*** Provided material Section Begins ***

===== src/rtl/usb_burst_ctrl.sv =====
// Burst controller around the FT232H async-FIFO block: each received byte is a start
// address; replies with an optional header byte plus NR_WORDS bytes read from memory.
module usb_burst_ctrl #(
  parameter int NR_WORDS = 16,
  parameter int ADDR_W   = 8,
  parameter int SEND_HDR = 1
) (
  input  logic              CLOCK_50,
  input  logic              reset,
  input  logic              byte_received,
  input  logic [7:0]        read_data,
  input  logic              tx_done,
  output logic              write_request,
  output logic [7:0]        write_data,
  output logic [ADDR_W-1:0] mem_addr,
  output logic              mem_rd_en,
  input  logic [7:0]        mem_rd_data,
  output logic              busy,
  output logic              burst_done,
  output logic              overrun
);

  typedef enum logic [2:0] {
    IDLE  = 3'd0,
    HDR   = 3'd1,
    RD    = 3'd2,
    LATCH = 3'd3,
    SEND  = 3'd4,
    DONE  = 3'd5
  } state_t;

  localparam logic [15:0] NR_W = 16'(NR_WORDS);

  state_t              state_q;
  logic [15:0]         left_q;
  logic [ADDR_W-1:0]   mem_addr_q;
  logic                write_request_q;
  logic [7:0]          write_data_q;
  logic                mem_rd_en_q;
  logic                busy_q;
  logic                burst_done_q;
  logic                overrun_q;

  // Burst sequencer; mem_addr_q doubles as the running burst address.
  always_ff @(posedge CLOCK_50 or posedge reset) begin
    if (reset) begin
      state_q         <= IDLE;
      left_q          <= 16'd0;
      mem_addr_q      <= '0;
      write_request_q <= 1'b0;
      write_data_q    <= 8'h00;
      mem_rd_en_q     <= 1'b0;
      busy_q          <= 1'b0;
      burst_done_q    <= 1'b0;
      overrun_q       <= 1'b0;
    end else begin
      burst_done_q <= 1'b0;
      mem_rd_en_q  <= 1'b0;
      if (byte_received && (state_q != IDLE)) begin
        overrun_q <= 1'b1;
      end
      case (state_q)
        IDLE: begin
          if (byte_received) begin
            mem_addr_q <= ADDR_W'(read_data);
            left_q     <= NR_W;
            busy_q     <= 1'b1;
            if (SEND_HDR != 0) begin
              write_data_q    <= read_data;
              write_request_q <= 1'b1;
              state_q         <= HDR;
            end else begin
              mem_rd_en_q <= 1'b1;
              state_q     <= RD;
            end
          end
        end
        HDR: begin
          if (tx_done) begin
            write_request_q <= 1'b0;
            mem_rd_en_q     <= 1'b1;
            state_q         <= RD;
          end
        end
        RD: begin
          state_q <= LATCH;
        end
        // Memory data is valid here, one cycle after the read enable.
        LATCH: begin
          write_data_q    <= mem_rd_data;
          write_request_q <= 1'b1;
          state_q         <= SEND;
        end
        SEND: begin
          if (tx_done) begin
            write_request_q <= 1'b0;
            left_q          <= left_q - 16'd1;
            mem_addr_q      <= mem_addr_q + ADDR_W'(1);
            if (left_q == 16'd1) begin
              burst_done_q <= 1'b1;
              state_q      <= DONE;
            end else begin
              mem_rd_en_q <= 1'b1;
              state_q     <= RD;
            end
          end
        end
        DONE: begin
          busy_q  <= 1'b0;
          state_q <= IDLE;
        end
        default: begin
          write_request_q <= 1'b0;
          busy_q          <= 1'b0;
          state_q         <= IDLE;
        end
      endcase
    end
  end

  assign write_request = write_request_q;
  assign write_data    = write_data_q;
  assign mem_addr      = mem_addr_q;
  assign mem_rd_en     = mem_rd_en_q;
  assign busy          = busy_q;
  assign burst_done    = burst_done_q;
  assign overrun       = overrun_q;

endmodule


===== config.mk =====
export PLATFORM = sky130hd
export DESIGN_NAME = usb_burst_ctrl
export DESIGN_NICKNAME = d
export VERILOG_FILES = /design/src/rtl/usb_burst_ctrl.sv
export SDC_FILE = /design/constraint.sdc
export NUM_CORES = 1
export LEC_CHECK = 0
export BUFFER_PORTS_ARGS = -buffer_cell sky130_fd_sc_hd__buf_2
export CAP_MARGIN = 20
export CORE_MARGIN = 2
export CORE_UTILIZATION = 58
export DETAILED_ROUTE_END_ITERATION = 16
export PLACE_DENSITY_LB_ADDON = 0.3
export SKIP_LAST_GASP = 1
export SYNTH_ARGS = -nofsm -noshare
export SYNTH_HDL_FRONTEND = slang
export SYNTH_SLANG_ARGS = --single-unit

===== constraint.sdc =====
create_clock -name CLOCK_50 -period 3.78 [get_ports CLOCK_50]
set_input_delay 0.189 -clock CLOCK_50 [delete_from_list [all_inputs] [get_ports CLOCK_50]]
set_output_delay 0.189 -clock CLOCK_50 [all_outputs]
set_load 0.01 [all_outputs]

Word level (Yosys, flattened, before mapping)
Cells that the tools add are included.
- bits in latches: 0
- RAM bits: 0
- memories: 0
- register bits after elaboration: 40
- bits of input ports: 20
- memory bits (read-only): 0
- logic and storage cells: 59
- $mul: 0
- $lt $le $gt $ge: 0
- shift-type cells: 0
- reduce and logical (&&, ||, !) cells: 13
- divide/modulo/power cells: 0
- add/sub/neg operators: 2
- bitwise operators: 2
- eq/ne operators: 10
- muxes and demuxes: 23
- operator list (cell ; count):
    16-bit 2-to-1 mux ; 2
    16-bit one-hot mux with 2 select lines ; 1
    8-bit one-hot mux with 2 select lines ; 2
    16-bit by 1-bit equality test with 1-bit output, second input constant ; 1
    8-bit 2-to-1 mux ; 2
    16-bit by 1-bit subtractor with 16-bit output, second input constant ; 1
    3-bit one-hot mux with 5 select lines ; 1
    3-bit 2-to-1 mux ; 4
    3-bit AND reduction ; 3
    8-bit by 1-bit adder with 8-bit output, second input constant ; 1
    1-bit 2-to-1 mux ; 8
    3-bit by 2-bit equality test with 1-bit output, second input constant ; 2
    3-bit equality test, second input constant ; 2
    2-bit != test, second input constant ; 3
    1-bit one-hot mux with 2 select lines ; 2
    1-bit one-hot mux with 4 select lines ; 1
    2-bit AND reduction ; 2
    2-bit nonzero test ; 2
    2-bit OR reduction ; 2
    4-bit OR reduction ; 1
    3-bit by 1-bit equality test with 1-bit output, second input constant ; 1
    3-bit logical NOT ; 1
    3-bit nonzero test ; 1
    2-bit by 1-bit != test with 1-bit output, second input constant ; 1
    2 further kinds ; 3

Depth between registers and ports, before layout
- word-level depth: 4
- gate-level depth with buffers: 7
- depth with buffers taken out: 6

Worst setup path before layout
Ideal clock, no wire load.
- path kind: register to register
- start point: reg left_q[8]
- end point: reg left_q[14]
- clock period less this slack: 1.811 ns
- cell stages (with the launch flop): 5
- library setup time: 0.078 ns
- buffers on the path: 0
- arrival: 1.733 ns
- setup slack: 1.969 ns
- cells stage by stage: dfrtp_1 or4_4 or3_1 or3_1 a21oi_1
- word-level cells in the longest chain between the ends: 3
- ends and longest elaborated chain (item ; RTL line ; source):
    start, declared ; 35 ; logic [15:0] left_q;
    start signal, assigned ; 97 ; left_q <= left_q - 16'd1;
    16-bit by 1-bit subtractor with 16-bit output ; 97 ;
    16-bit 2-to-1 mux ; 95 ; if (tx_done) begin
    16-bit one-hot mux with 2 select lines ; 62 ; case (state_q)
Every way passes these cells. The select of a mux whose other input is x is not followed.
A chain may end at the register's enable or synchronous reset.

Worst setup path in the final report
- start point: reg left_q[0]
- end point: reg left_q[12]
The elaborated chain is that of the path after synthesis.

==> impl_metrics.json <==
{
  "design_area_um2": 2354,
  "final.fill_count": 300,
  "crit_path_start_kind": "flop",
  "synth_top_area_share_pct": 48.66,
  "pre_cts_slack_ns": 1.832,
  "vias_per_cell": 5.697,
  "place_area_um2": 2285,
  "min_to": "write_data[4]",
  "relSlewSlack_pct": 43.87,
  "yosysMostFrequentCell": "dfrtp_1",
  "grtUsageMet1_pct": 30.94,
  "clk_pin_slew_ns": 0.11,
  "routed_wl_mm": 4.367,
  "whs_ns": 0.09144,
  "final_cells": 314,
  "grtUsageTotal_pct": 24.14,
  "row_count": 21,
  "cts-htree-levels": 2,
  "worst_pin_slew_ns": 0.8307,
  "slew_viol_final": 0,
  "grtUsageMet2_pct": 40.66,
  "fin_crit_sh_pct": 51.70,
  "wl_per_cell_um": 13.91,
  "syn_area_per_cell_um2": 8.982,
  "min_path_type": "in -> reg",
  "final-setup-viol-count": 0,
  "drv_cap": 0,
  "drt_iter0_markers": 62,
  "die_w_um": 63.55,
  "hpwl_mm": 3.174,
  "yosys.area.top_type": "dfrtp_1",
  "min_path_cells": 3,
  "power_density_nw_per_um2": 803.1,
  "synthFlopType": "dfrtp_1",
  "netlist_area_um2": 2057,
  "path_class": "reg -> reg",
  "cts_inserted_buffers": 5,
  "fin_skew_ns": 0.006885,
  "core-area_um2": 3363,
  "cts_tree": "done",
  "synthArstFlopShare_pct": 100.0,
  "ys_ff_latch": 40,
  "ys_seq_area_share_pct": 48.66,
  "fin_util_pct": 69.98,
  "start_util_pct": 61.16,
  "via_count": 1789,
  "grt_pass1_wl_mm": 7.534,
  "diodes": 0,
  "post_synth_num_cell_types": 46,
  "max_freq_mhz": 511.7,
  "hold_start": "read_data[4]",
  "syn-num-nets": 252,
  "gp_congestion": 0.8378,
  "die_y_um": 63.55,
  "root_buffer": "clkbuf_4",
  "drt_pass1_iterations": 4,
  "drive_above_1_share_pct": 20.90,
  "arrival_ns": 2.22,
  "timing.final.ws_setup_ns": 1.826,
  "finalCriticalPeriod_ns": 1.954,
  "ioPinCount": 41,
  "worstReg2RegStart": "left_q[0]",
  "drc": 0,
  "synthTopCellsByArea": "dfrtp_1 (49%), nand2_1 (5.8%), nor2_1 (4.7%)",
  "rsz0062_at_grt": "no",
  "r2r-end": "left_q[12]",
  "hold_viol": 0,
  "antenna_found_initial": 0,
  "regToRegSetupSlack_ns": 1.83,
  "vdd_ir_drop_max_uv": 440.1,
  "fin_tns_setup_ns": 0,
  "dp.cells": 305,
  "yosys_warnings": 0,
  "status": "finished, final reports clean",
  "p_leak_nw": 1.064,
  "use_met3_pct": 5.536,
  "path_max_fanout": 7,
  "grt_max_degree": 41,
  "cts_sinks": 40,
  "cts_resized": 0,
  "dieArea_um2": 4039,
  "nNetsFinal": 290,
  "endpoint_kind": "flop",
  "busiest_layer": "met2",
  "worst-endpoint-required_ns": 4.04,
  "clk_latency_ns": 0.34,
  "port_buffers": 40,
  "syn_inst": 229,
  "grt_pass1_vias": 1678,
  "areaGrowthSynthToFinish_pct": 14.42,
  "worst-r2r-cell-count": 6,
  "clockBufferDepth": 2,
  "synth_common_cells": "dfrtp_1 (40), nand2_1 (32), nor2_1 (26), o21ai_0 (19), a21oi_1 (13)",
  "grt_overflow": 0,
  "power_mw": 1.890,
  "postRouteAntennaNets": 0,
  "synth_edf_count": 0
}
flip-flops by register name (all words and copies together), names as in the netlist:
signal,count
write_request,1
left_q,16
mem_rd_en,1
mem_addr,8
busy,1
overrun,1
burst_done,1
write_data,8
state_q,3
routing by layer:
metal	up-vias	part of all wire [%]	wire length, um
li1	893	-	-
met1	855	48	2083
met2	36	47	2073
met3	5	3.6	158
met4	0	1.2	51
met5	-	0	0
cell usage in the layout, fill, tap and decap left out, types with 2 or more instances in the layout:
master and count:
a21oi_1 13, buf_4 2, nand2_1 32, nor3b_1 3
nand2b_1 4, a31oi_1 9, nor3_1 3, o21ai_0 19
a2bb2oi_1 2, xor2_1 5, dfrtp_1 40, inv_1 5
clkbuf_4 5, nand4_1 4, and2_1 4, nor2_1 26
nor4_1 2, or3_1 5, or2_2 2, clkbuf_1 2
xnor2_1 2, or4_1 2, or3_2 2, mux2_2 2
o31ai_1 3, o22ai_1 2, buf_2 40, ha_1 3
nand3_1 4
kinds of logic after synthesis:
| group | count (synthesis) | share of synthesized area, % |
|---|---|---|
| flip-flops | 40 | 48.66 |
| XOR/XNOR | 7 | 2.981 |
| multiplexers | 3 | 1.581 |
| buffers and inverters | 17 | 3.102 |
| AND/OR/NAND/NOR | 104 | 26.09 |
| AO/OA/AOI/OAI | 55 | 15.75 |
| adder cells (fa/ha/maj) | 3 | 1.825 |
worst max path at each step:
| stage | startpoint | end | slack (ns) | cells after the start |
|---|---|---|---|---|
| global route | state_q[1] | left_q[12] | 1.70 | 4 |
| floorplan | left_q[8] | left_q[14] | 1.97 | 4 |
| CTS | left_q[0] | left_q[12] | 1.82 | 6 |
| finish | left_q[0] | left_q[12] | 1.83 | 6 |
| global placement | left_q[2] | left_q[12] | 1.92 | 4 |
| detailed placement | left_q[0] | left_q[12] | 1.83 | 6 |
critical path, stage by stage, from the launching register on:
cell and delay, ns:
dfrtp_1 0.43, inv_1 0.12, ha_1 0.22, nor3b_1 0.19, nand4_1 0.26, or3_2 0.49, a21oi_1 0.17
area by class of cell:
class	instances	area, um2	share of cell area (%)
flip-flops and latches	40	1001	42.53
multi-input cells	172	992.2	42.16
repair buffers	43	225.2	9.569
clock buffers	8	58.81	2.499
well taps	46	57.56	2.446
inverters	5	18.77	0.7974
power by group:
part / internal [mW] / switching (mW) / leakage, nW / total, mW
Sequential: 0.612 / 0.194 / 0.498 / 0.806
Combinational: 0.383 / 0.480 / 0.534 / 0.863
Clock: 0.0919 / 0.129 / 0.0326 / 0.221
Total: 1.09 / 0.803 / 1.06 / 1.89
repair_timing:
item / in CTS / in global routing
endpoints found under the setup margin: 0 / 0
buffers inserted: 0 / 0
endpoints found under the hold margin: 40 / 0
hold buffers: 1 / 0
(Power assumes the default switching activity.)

*** Provided material Section Ends ***
*** Provided material Section Begins ***

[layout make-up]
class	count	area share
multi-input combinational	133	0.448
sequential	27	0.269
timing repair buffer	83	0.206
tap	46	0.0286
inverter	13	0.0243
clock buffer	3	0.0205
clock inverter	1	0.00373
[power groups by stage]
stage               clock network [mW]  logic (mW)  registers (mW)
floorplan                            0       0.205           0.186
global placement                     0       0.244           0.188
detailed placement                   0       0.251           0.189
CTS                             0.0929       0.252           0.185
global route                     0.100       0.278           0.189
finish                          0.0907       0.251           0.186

*** Provided material Section Ends ***

- Assigned task -
Above are the records. Copy the lines beginning at the one that has "[layout make-up]" and ending with the one that has "clock network [mW]", unchanged.

- Solution to the exercise -
[layout make-up]
class	count	area share
multi-input combinational	133	0.448
sequential	27	0.269
timing repair buffer	83	0.206
tap	46	0.0286
inverter	13	0.0243
clock buffer	3	0.0205
clock inverter	1	0.00373
[power groups by stage]
stage               clock network [mW]  logic (mW)  registers (mW)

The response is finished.